The best thing you can do is learn how to make the most of your own data, and we’ve got some tips to help you do just that.
1. Use your own data.
You could be one of those scattered points at the very end of our charts. Best practices are a good place to start if you get stuck, but we can’t always assume that they work for everyone, and you won’t know what works best for you if you aren’t willing to test it out.
2. Set goals.
Before you get down into the actual testing part, though, it’s important to set goals for your tests. Decide what success is going to look like before you start collecting information. This will determine what exactly you want to test, how you’ll do it, and what pieces of information are relevant.
3. Challenge your assumptions.
Be open to asking yourself or your team where their assumptions come from, because you could be accepting best practices as a final truth or trusting that what used to work for you always will. Remember that just because something works for someone else or even worked for you in the past doesn’t mean it will now or in the future.
4. Make sure that data you’re collecting is helpful.
Not all data is good data. When you’re running tests, it’s important to be cognizant of the way you’re collecting it. It’s essentially doing a science experiment, and that means there are 2 types of variables involved.
When you’re trying to determine a relationship, you’ll have 2 variable types: control and response. The control variable is the thing that doesn’t change. When you’re running a test, this is the thing that remains constant. Then there’s the response variable. This is the thing that’s changing—it’s the outcome and the motivator for change.
In a test, you’re able to say that a response variable had the outcome it did because you were able to measure it against the control variable. But just because you need to have control doesn’t mean that you can only test one thing at a time. In fact, testing sets of changes together has actually been proven to be more effective than testing changes one after another. For example, if you’re wanting to test engagement with a large blue button with white text versus a smaller grey button with black text, you wouldn’t need to test the color and then test the size—you could test the combinations of those things against one another.

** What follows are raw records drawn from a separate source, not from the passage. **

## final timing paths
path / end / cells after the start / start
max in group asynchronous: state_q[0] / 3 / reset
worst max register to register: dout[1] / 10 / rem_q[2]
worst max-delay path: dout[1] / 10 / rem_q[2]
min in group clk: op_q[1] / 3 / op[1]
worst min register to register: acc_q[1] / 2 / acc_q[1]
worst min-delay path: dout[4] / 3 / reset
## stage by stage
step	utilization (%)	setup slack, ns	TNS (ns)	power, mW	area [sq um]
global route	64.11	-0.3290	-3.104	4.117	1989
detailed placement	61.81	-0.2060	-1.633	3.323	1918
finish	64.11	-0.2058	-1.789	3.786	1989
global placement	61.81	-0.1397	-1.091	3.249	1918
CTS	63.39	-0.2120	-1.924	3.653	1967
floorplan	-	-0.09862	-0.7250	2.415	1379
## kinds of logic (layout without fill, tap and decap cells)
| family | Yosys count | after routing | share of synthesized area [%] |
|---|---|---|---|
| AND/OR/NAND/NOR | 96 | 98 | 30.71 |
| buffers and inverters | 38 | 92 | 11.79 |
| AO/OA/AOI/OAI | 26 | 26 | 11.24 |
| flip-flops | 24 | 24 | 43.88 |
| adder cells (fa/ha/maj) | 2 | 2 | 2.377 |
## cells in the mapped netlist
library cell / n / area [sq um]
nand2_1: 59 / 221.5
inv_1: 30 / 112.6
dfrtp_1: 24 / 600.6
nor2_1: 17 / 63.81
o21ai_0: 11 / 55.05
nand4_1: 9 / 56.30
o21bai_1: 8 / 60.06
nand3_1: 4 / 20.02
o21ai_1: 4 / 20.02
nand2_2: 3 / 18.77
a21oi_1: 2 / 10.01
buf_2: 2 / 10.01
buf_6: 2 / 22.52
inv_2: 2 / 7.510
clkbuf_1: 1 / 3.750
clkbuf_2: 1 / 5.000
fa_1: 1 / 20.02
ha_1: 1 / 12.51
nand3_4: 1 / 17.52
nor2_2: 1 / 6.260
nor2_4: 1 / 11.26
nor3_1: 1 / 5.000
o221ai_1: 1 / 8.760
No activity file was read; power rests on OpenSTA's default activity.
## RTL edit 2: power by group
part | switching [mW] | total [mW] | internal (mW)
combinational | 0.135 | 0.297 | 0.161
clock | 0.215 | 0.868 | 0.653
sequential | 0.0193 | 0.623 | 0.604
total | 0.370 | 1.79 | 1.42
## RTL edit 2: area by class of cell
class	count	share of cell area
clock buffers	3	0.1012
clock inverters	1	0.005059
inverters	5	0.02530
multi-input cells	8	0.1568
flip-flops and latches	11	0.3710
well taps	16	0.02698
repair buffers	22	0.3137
File: src/rtl/issue_unit_pkg.sv
// Shared types and constants for the issue unit: functional-unit ids and the
// grant vector that carries one issue pulse per unit.
package issue_unit_pkg;

    localparam int NUM_UNITS = 4;

    typedef logic [1:0]           unit_id_t;
    typedef logic [NUM_UNITS-1:0] grant_vec_t;

    localparam unit_id_t UNIT_INT = 2'd0;
    localparam unit_id_t UNIT_MUL = 2'd1;
    localparam unit_id_t UNIT_DIV = 2'd2;
    localparam unit_id_t UNIT_MEM = 2'd3;

endpackage

File: src/rtl/issue_unit_if.sv
// Issue-side bundle: queue-head readiness in, one-hot grant, divider and CDB
// status, and the statistics counters out.
interface issue_unit_if;
    import issue_unit_pkg::*;

    logic       rdy_int;
    logic       rdy_mul;
    logic       rdy_div;
    logic       rdy_mem;
    logic       mem_is_store;
    logic       mem_busy;
    grant_vec_t grant;
    logic       div_busy;
    logic       cdb_owner_valid;
    unit_id_t   cdb_owner;
    logic [31:0] stat_issue_cnt;
    logic [31:0] stat_stall_cnt;

    // Queue side drives readiness and observes the issue decision.
    modport master (
        output rdy_int, rdy_mul, rdy_div, rdy_mem, mem_is_store, mem_busy,
        input  grant, div_busy, cdb_owner_valid, cdb_owner,
               stat_issue_cnt, stat_stall_cnt
    );

    modport slave (
        input  rdy_int, rdy_mul, rdy_div, rdy_mem, mem_is_store, mem_busy,
        output grant, div_busy, cdb_owner_valid, cdb_owner,
               stat_issue_cnt, stat_stall_cnt
    );

endinterface

File: src/rtl/issue_unit_cdb_reservation.sv
// cdb_reservation: CDB slot claims and their owner ids, shifting one slot per
// cycle. Slot j describes the bus j cycles from now; slot 0 is this cycle.
module cdb_reservation
    import issue_unit_pkg::*;
#(
    parameter  int CDB_WIN = 8,
    localparam int LAT_W   = $clog2(CDB_WIN + 1)
) (
    input  logic             clk,
    input  logic             reset,
    input  logic             i_claim_valid,
    input  logic [LAT_W-1:0] i_claim_lat,
    input  unit_id_t         i_claim_id,
    output logic [CDB_WIN:0] o_slots,
    output logic             o_head_valid,
    output unit_id_t         o_head_owner
);

    logic [CDB_WIN:0] r_s;
    logic [CDB_WIN:0] w_s_next;
    unit_id_t         r_o      [CDB_WIN+1];
    unit_id_t         w_o_next [CDB_WIN+1];

    // NOTE: every combinational output gets a default before any conditional
    // write, so no path leaves it unassigned and no latch is inferred.
    always_comb begin
        w_s_next = '0;
        for (int j = 0; j <= CDB_WIN; j++) begin
            w_o_next[j] = UNIT_INT;
        end
        for (int j = 0; j < CDB_WIN; j++) begin
            w_s_next[j] = r_s[j+1];
            w_o_next[j] = r_o[j+1];
            if (i_claim_valid && i_claim_lat == LAT_W'(j + 1)) begin
                w_s_next[j] = 1'b1;
                w_o_next[j] = i_claim_id;
            end
        end
    end

    // NOTE: the owner array is reset along with the claim bits: it is only a
    // few flops, and a flushed pipeline must not leave stale ids behind.
    always_ff @(posedge clk or posedge reset) begin
        if (reset) begin
            r_s <= '0;
            for (int j = 0; j <= CDB_WIN; j++) begin
                r_o[j] <= UNIT_INT;
            end
        end else begin
            // NOTE: non-blocking so every slot samples its neighbour's old value.
            r_s <= w_s_next;
            for (int j = 0; j <= CDB_WIN; j++) begin
                r_o[j] <= w_o_next[j];
            end
        end
    end

    assign o_slots      = r_s;
    assign o_head_valid = r_s[0];
    assign o_head_owner = r_s[0] ? r_o[0] : UNIT_INT;

endmodule

File: src/rtl/issue_unit.sv
// issue_unit: round-robin issue arbiter with CDB slot reservation and a
// non-pipelined divider. Define ISSUE_UNIT_STATS_EN to build the grant/stall counters.
module issue_unit
    import issue_unit_pkg::*;
#(
    parameter int INT_LAT = 1,
    parameter int MEM_LAT = 2,
    parameter int MUL_LAT = 4,
    parameter int DIV_LAT = 7,
    parameter int CDB_WIN = 8
) (
    input  logic         clk,
    input  logic         reset,
    issue_unit_if.slave  io_iss
);

    localparam int LAT_W = $clog2(CDB_WIN + 1);
    localparam int DIV_W = (DIV_LAT > 1) ? $clog2(DIV_LAT) : 1;

    logic [CDB_WIN:0] w_slots;
    logic             w_head_valid;
    unit_id_t         w_head_owner;
    grant_vec_t       w_elig;
    grant_vec_t       w_grant;
    unit_id_t         w_gnt_id;
    logic             w_gnt_valid;
    logic             w_claim_valid;
    logic [LAT_W-1:0] w_claim_lat;
    logic             w_div_busy;
    unit_id_t         r_rr;
    logic [DIV_W-1:0] r_div_cnt;

    function automatic logic slot_taken(input logic [CDB_WIN:0] slots, input int lat);
        return slots[lat];
    endfunction

    function automatic logic [LAT_W-1:0] unit_lat(input unit_id_t id);
        case (id)
            UNIT_INT: return LAT_W'(INT_LAT);
            UNIT_MUL: return LAT_W'(MUL_LAT);
            UNIT_DIV: return LAT_W'(DIV_LAT);
            default:  return LAT_W'(MEM_LAT);
        endcase
    endfunction

    assign w_div_busy = (r_div_cnt != '0);

    // A store never writes the CDB, so it ignores the slot it would have used.
    always_comb begin
        w_elig           = '0;
        w_elig[UNIT_INT] = io_iss.rdy_int && !slot_taken(w_slots, INT_LAT);
        w_elig[UNIT_MUL] = io_iss.rdy_mul && !slot_taken(w_slots, MUL_LAT);
        w_elig[UNIT_DIV] = io_iss.rdy_div && !slot_taken(w_slots, DIV_LAT) && !w_div_busy;
        w_elig[UNIT_MEM] = io_iss.rdy_mem && !io_iss.mem_busy &&
                           (io_iss.mem_is_store || !slot_taken(w_slots, MEM_LAT));
    end

    always_comb begin
        w_grant     = '0;
        w_gnt_id    = UNIT_INT;
        w_gnt_valid = 1'b0;
        for (int i = 0; i < NUM_UNITS; i++) begin
            unit_id_t idx;
            idx = r_rr + unit_id_t'(i);
            if (!w_gnt_valid && w_elig[idx]) begin
                w_gnt_valid = 1'b1;
                w_gnt_id    = idx;
            end
        end
        if (w_gnt_valid) begin
            w_grant[w_gnt_id] = 1'b1;
        end
    end

    assign w_claim_valid = w_gnt_valid && !(w_gnt_id == UNIT_MEM && io_iss.mem_is_store);
    assign w_claim_lat   = unit_lat(w_gnt_id);

    cdb_reservation #(
        .CDB_WIN (CDB_WIN)
    ) u_cdb_reservation (
        .clk           (clk),
        .reset         (reset),
        .i_claim_valid (w_claim_valid),
        .i_claim_lat   (w_claim_lat),
        .i_claim_id    (w_gnt_id),
        .o_slots       (w_slots),
        .o_head_valid  (w_head_valid),
        .o_head_owner  (w_head_owner)
    );

    always_ff @(posedge clk or posedge reset) begin
        if (reset) begin
            r_rr      <= UNIT_INT;
            r_div_cnt <= '0;
        end else begin
            if (w_gnt_valid) begin
                r_rr <= w_gnt_id + unit_id_t'(1);
            end
            if (w_grant[UNIT_DIV]) begin
                r_div_cnt <= DIV_W'(DIV_LAT - 1);
            end else if (w_div_busy) begin
                r_div_cnt <= r_div_cnt - 1'b1;
            end
        end
    end

`ifdef ISSUE_UNIT_STATS_EN
    logic [31:0] r_issue_cnt;
    logic [31:0] r_stall_cnt;
    logic        w_any_rdy;

    assign w_any_rdy = io_iss.rdy_int || io_iss.rdy_mul || io_iss.rdy_div || io_iss.rdy_mem;

    // Both counters stick at all-ones rather than wrapping.
    always_ff @(posedge clk or posedge reset) begin
        if (reset) begin
            r_issue_cnt <= '0;
            r_stall_cnt <= '0;
        end else begin
            if (w_gnt_valid && r_issue_cnt != '1) begin
                r_issue_cnt <= r_issue_cnt + 32'd1;
            end
            if (w_any_rdy && !w_gnt_valid && r_stall_cnt != '1) begin
                r_stall_cnt <= r_stall_cnt + 32'd1;
            end
        end
    end

    assign io_iss.stat_issue_cnt = r_issue_cnt;
    assign io_iss.stat_stall_cnt = r_stall_cnt;
`else
    assign io_iss.stat_issue_cnt = '0;
    assign io_iss.stat_stall_cnt = '0;
`endif

    assign io_iss.grant           = w_grant;
    assign io_iss.div_busy        = w_div_busy;
    assign io_iss.cdb_owner_valid = w_head_valid;
    assign io_iss.cdb_owner       = w_head_owner;

endmodule

File: src/flat_wrapper.sv
// flat-port wrapper written by rule: the top's interface ports become plain ports
module issue_unit_flat import issue_unit_pkg::*;
#(
    parameter int INT_LAT = 1,
    parameter int MEM_LAT = 2,
    parameter int MUL_LAT = 4,
    parameter int DIV_LAT = 7,
    parameter int CDB_WIN = 8
)
  (clk, reset, io_iss_rdy_int, io_iss_rdy_mul, io_iss_rdy_div, io_iss_rdy_mem, io_iss_mem_is_store, io_iss_mem_busy, io_iss_grant, io_iss_div_busy, io_iss_cdb_owner_valid, io_iss_cdb_owner, io_iss_stat_issue_cnt, io_iss_stat_stall_cnt);
  issue_unit_if io_iss_i ();
  input  logic clk;
  input  logic reset;
  input wire logic [$bits(io_iss_i.rdy_int)-1:0] io_iss_rdy_int;
  input wire logic [$bits(io_iss_i.rdy_mul)-1:0] io_iss_rdy_mul;
  input wire logic [$bits(io_iss_i.rdy_div)-1:0] io_iss_rdy_div;
  input wire logic [$bits(io_iss_i.rdy_mem)-1:0] io_iss_rdy_mem;
  input wire logic [$bits(io_iss_i.mem_is_store)-1:0] io_iss_mem_is_store;
  input wire logic [$bits(io_iss_i.mem_busy)-1:0] io_iss_mem_busy;
  output wire logic [$bits(io_iss_i.grant)-1:0] io_iss_grant;
  output wire logic [$bits(io_iss_i.div_busy)-1:0] io_iss_div_busy;
  output wire logic [$bits(io_iss_i.cdb_owner_valid)-1:0] io_iss_cdb_owner_valid;
  output wire logic [$bits(io_iss_i.cdb_owner)-1:0] io_iss_cdb_owner;
  output wire logic [$bits(io_iss_i.stat_issue_cnt)-1:0] io_iss_stat_issue_cnt;
  output wire logic [$bits(io_iss_i.stat_stall_cnt)-1:0] io_iss_stat_stall_cnt;
  assign io_iss_i.rdy_int = io_iss_rdy_int;
  assign io_iss_i.rdy_mul = io_iss_rdy_mul;
  assign io_iss_i.rdy_div = io_iss_rdy_div;
  assign io_iss_i.rdy_mem = io_iss_rdy_mem;
  assign io_iss_i.mem_is_store = io_iss_mem_is_store;
  assign io_iss_i.mem_busy = io_iss_mem_busy;
  assign io_iss_grant = io_iss_i.grant;
  assign io_iss_div_busy = io_iss_i.div_busy;
  assign io_iss_cdb_owner_valid = io_iss_i.cdb_owner_valid;
  assign io_iss_cdb_owner = io_iss_i.cdb_owner;
  assign io_iss_stat_issue_cnt = io_iss_i.stat_issue_cnt;
  assign io_iss_stat_stall_cnt = io_iss_i.stat_stall_cnt;
  issue_unit #(.INT_LAT(INT_LAT), .MEM_LAT(MEM_LAT), .MUL_LAT(MUL_LAT), .DIV_LAT(DIV_LAT), .CDB_WIN(CDB_WIN)) u_core (.clk(clk), .reset(reset), .io_iss(io_iss_i));
endmodule
File: config.mk
export PLATFORM = sky130hd
export DESIGN_NAME = issue_unit_flat
export DESIGN_NICKNAME = d
export VERILOG_FILES = /design/src/rtl/issue_unit_pkg.sv /design/src/rtl/issue_unit_if.sv /design/src/rtl/issue_unit_cdb_reservation.sv /design/src/rtl/issue_unit.sv /design/src/flat_wrapper.sv
export SDC_FILE = /design/constraint.sdc
export NUM_CORES = 1
export LEC_CHECK = 0
export CAP_MARGIN = 20
export CORE_MARGIN = 2
export CORE_UTILIZATION = 47
export CTS_BUF_LIST = sky130_fd_sc_hd__clkbuf_8
export DETAILED_ROUTE_END_ITERATION = 8
export GPL_TIMING_DRIVEN = 0
export PLACE_DENSITY = 0.89
export SLEW_MARGIN = 10
export SYNTH_ARGS = -nofsm -noshare
export SYNTH_HDL_FRONTEND = slang
export SYNTH_SLANG_ARGS = --single-unit
File: constraint.sdc
create_clock -name clk -period 4.4 [get_ports clk]
set_clock_uncertainty 0.2 [all_clocks]
set_input_delay 0.66 -clock clk [delete_from_list [all_inputs] [get_ports clk]]
set_output_delay 0.66 -clock clk [all_outputs]
set_load 0.03 [all_outputs]
==> results.md, run 1 <==
Pwr:
- The post-route total power is 1.13 mW.
- The reported leakage power is ~1.3 nW.
- The largest voltage drop on the vdd net is 0.306 mV.
- Dividing total power by cell area gives a power density of 484 nW/um^2.

GRT:
- The via count of the first global-routing pass is 1078.
- The first-pass GRT wire length is 4970 um.
- After global routing the overflow that remains totals 0.
- The largest net degree at the start of global routing is 27.
- The number of antenna violations at the first check in global routing is 0.
- The total global routing track utilization is 15.1%.

Placement:
- The count of placed standard cells including taps is 310.
- In this run the tool buffered the top-level ports with 15 buffer cells.
- Routability-driven placement finished with a final weighted congestion of 0.902.
- After legalization and detailed placement, the total HPWL measured 2500 um.

STA:
- The worst slack on hold paths is 236 ps.
- Setup violations remaining at the end of the flow were counted as 0.
- The total negative slack is 0 ps.
- Setup repair after global routing left no endpoint under its margin.
- Static timing analysis puts the maximum clock frequency at around 0.24 GHz.
- The total count of max-transition violations in the final report came to 0.
- The number of hold violations in the final report came to 0.
- The post-route minimum period is ~4200 ps.
- The portion of the clock cycle consumed by the worst path in the final layout is around 95%.

Worst setup path:
- The arrival time reported for the critical path endpoint is roughly 3300 ps.
- The worst endpoint required time is 3540 ps.
- The maximum net fanout on the critical path is 7.
- The startpoint kind of the worst setup timing path is an input port.
- The worst setup path is of the input port to output pin kind.
- The kind of end point of the critical path is an output pin.
- The setup check on the worst reg-to-reg path leaves a slack of roughly 1400 ps.

Logic synthesis:
- The mapped netlist covers 1800 sq um.
- In this run, synthesis produced a sequential element count of 26.
- The biggest area consumer among synthesized cells is sky130_fd_sc_hd__dfrtp_1.
- The main flop type after synthesis is sky130_fd_sc_hd__dfrtp_1.
- After technology mapping, the gate count stands at 184.
- For this run, the register share of the synthesized area comes to 36.2%.
- The fraction of synthesis flops using an asynchronous set or reset pin is 100%.
- The count of synthesis-stage warnings from yosys is 0.
- Sorting the synthesized cells by how often they occur yields sky130_fd_sc_hd__buf_4, sky130_fd_sc_hd__dfrtp_1, sky130_fd_sc_hd__inv_1.
- The top cell type by area accounts for 36.2% of the synthesized area.
- The number of enable flip-flop cells after synthesis is 0.
- The average instance in the mapped netlist occupies 9.78 sq um.
- The number of distinct library cells after synthesis is 35.
- After synthesis, the cell types taking the most area are sky130_fd_sc_hd__dfrtp_1, sky130_fd_sc_hd__buf_4, sky130_fd_sc_hd__ha_1.
- The most frequent cell after synthesis is sky130_fd_sc_hd__buf_4.

Clocking:
- For this design, the sink count on the clock tree is 26.
- In this run the number of H-tree levels came out at 1.
- The clock-pin transition on the worst setup and hold timing paths is 90 ps.
- The CTS root buffer is sky130_fd_sc_hd__clkbuf_8.
- The number of buffers added by the clock tree synthesis step is 3.
- For this design, the CTS-stage hold fixing added 0 buffers.
- TritonCTS built the clock tree.
- The clock latency on the worst-skew pair is around 270 ps.
- The longest clock path from root to sink contains 2 buffers.

Floorplan:
- The full die area is 4340 sq um.
- In this run the core area contains 22 standard-cell rows.
- 80 I/O pins were placed.
- For this configuration, the core starts out at a cell density of 49.1%.
- The core region is 3660 sq um.
- The width of the die is between 60 and 70 um.
- The die extent in y is ~66 um.

Outcome:
- The run finished with clean final reports.

Drt:
- The final routed DRC violation total is 0.
- The first detailed-routing pass ran for 4 iterations.
- The post-detailed-route via-to-cell ratio is 4.16.
- The total via count in the routed design is 1315.
- The count of nets left with antenna violations once routing finished came out at 0.
- The routed design has 3290 um of wire.
- After detailed routing, the average wire length per cell comes to about 10 um.
- After the first detailed-routing iteration, the DRC count stood at 58.

Final layout:
- Across the whole layout, storage elements account for 651 sq um.
- The core occupancy in the finished layout is 63.9%.
- Excluding fillers, the count of instances in the completed layout stands at 316.
- The antenna diode instance count is 0.
- The number of nets in the layout is roughly 290.
- The layout cell share with drive strength beyond 1 is between 30 and 40%.
- The count of filler cells inserted in the layout is 320.
- Compared with the post-synthesis result, the final layout area differs by 30.1%.
- The multi-input combinational cell area is 862 sq um.

Flow run:
- Max-cap violations in this run came to 0.

Worst hold path:
- The min-delay analysis places its worst path in the category register to register.
[routing by layer]
| metal | up-vias | global-route usage (%) | part of all wire [%] |
|---|---|---|---|
| met3 | 4 | 4.09 | 7.4 |
| met4 | 0 | 2.60 | 0.76 |
| met2 | 49 | 27.0 | 53 |
| li1 | 654 | - | - |
| met5 | - | 0 | 0 |
| met1 | 608 | 18.3 | 38 |
[path summary, 6_finish.rpt]
kind / from / endpoint / depth (start not counted)
max: io_iss_rdy_int / io_iss_grant[2] / 10
min: u_core.u_cdb_reservation.o_slots[6]$_DFF_PP0_ / u_core.u_cdb_reservation.o_slots[5]$_DFF_PP0_ / 1
max reg2reg: u_core.r_div_cnt[0]$_DFFE_PP0P_ / u_core.u_cdb_reservation.r_o[13]$_DFF_PP0_ / 10
min reg2reg: u_core.u_cdb_reservation.o_slots[6]$_DFF_PP0_ / u_core.u_cdb_reservation.o_slots[5]$_DFF_PP0_ / 1
max in group asynchronous: reset / u_core.u_cdb_reservation.o_slots[4]$_DFF_PP0_ / 3
min in group asynchronous: reset / u_core.u_cdb_reservation.r_o[6]$_DFF_PP0_ / 2
[critical path, stage by stage]
cell and delay, ps:
sky130_fd_sc_hd__clkdlybuf4s50_1 530, sky130_fd_sc_hd__or3b_1 360, sky130_fd_sc_hd__a21o_1 210, sky130_fd_sc_hd__and3_4 180, sky130_fd_sc_hd__buf_6 130, sky130_fd_sc_hd__clkinv_2 100, sky130_fd_sc_hd__ha_1 200, sky130_fd_sc_hd__o21ai_0 190
sky130_fd_sc_hd__inv_1 100, sky130_fd_sc_hd__clkdlybuf4s50_1 680
[state kept, by name, indices dropped and copies added (netlist names)]
register                          flops
u_core.r_div_cnt                      3
u_core.r_rr                           2
u_core.u_cdb_reservation.o_slots      7
u_core.u_cdb_reservation.r_o         14
[stage by stage]
stage / worst slack [ps] / area [sq um]
finish: 201 / 2340
global route: 90.4 / 2340
CTS: 140 / 2300
detailed placement: -18.3 / 2250
global placement: 87.7 / 2250
floorplan: 1460 / 2040
[report_power, final]
| part | switching [mW] | total (mW) | internal (mW) |
|---|---|---|---|
| Clock | 0.0745 | 0.136 | 0.0614 |
| Sequential | 0.0481 | 0.376 | 0.328 |
| Combinational | 0.352 | 0.621 | 0.269 |
[cell families after synthesis]
kind of cell             count (synthesis)  share of synthesized area (%)
multiplexers                             7                           4.38
AND/OR/NAND/NOR                         39                           13.5
buffers and inverters                   76                           29.7
XOR/XNOR                                 1                          0.487
AO/OA/AOI/OAI                           27                           10.7
other                                    1                          0.208
adder cells (fa/ha/maj)                  7                           4.87
flip-flops                              26                           36.2
[cell usage in the layout (no fill, tap or decap), types with 3 or more instances in the layout]
master | Yosys | routed
sky130_fd_sc_hd__buf_4 | 64 | 66
sky130_fd_sc_hd__conb_1 | 1 | 64
sky130_fd_sc_hd__dfrtp_1 | 26 | 26
sky130_fd_sc_hd__clkdlybuf4s50_1 | 0 | 15
sky130_fd_sc_hd__inv_1 | 10 | 10
sky130_fd_sc_hd__nand2_1 | 8 | 8
sky130_fd_sc_hd__and2_1 | 8 | 8
sky130_fd_sc_hd__a21oi_1 | 7 | 7
sky130_fd_sc_hd__mux2_2 | 7 | 7
sky130_fd_sc_hd__ha_1 | 7 | 7
sky130_fd_sc_hd__o21ai_0 | 6 | 6
sky130_fd_sc_hd__nand2b_1 | 4 | 4
sky130_fd_sc_hd__nand3b_1 | 3 | 3
sky130_fd_sc_hd__a22o_1 | 3 | 3
sky130_fd_sc_hd__or2_2 | 3 | 3
sky130_fd_sc_hd__clkbuf_8 | 0 | 3
[area by class of cell]
| type | instances | share of cell area [%] |
|---|---|---|
| Clock buffer | 3 | 1.76 |
| Tap cell | 48 | 2.57 |
| Multi-Input combinational cell | 145 | 36.8 |
| Inverter | 11 | 1.82 |
| Sequential cell | 26 | 27.8 |
| Timing Repair Buffer | 18 | 8.23 |
| Buffer | 65 | 21.0 |
[timing repair]
item,4_1_cts,5_1_grt
gates cloned,0,0
pin swaps,0,1
gates resized for setup,1,0
setup buffers,0,2
endpoints found under the setup margin,1,1
(Power assumes the default switching activity.)
==> inputs of run 2 (changes only) <==
--- a/config.mk
+++ b/config.mk
@@ -5,6 +5,7 @@
 export SDC_FILE = /design/constraint.sdc
 export NUM_CORES = 1
 export LEC_CHECK = 0
+export ABC_CLOCK_PERIOD_IN_PS = 4400
 export CAP_MARGIN = 20
 export CORE_MARGIN = 2
 export CORE_UTILIZATION = 47
==> results of run 2 <==
The final DEF is identical to that of run 1; final timing and power are the same.
==> inputs of run 3 (changes only) <==
--- a/config.mk
+++ b/config.mk
@@ -7,7 +7,6 @@
 export LEC_CHECK = 0
 export ABC_CLOCK_PERIOD_IN_PS = 4400
 export CAP_MARGIN = 20
-export CORE_MARGIN = 2
 export CORE_UTILIZATION = 47
 export CTS_BUF_LIST = sky130_fd_sc_hd__clkbuf_8
 export DETAILED_ROUTE_END_ITERATION = 8
==> run 3 against run 2 <==
Clock power up 10%. First-iteration DRC count down 34%. Clock-buffer cell count up 1. Setup slack better by 39 ps. Power about the same. Critical path depth down 2. Highest routed layer unchanged. Combinational power down 3%. Sequential share of layout area up 0.16 points. Final cell count down 0.32%.
File: src/rtl/arm_pkg.sv
// rtl/arm_pkg.sv - shift type encodings and sequencer state enum shared by the shift datapath
package arm_pkg;

    localparam logic [1:0] SHIFT_LSL = 2'b00;
    localparam logic [1:0] SHIFT_LSR = 2'b01;
    localparam logic [1:0] SHIFT_ASR = 2'b10;
    localparam logic [1:0] SHIFT_ROR = 2'b11;

    typedef enum logic [1:0] {
        ST_IDLE  = 2'd0,
        ST_SHIFT = 2'd1,
        ST_DONE  = 2'd2
    } shift_state_t;

endpackage

File: src/rtl/shift_step_unit.sv
// rtl/shift_step_unit.sv - combinational single-step shifter (k bits, k <= 8) with ARM carry-out
//   value_in/carry_in : current value and C flag
//   shift_type/rrx    : LSL/LSR/ASR/ROR, rrx selects 1-bit rotate through C (with ROR)
//   k                 : bits to shift this step; k=0 passes value and carry through
//   value_out/carry_out : shifted value and last bit shifted out
module shift_step_unit
    import arm_pkg::*;
(
    input  logic [31:0] value_in,
    input  logic        carry_in,
    input  logic [1:0]  shift_type,
    input  logic        rrx,
    input  logic [3:0]  k,
    output logic [31:0] value_out,
    output logic        carry_out
);

    logic [32:0]        lsl_w;
    logic [32:0]        lsr_w;
    logic signed [32:0] asr_src;
    logic signed [32:0] asr_w;
    logic [5:0]         ror_back;
    logic [31:0]        ror_v;

    // The extra bit beside the value catches the last bit shifted out,
    // so carry is simply that guard bit after the shift.
    assign lsl_w    = {1'b0, value_in} << k;
    assign lsr_w    = {value_in, 1'b0} >> k;
    assign asr_src  = {value_in, 1'b0};
    assign asr_w    = asr_src >>> k;
    assign ror_back = 6'd32 - {2'b00, k};
    assign ror_v    = (value_in >> k) | (value_in << ror_back);

    always_comb begin
        value_out = value_in;
        carry_out = carry_in;
        if (shift_type == SHIFT_ROR && rrx) begin
            value_out = {carry_in, value_in[31:1]};
            carry_out = value_in[0];
        end else if (k != 4'd0) begin
            case (shift_type)
                SHIFT_LSL: {carry_out, value_out} = lsl_w;
                SHIFT_LSR: {value_out, carry_out} = lsr_w;
                SHIFT_ASR: {value_out, carry_out} = asr_w;
                default: begin
                    value_out = ror_v;
                    carry_out = ror_v[31];
                end
            endcase
        end
    end

endmodule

Bottom line: Be mindful and intentional about what you’re changing.
5. Leverage what you’ve learned.
You can use it to inform your email strategy and direction, and that’s really the whole point of collecting data: to get a better view into the hearts and minds of your subscribers and customers, and then use those insights to give them more of what they want.
6. Keep testing.
This process never really stops. Testing is something that evolves as your business does. There’s aren’t strict rules around when you need to test, though, but there are some times when it can be useful:
- As your audience grows, because new people may expect new things from you
- When you start sending a new type of campaign or selling a new type of product
- When you stop seeing the engagement that you want
Successful design isn’t about what everyone else is doing: It’s about figuring out what works for you. And you can do that through using your own data to challenge your assumptions and using what you learn to inform how you work. Your tests will be constantly evolving and changing, but they’ll also be the thing that gets you closer to finding your perfect template.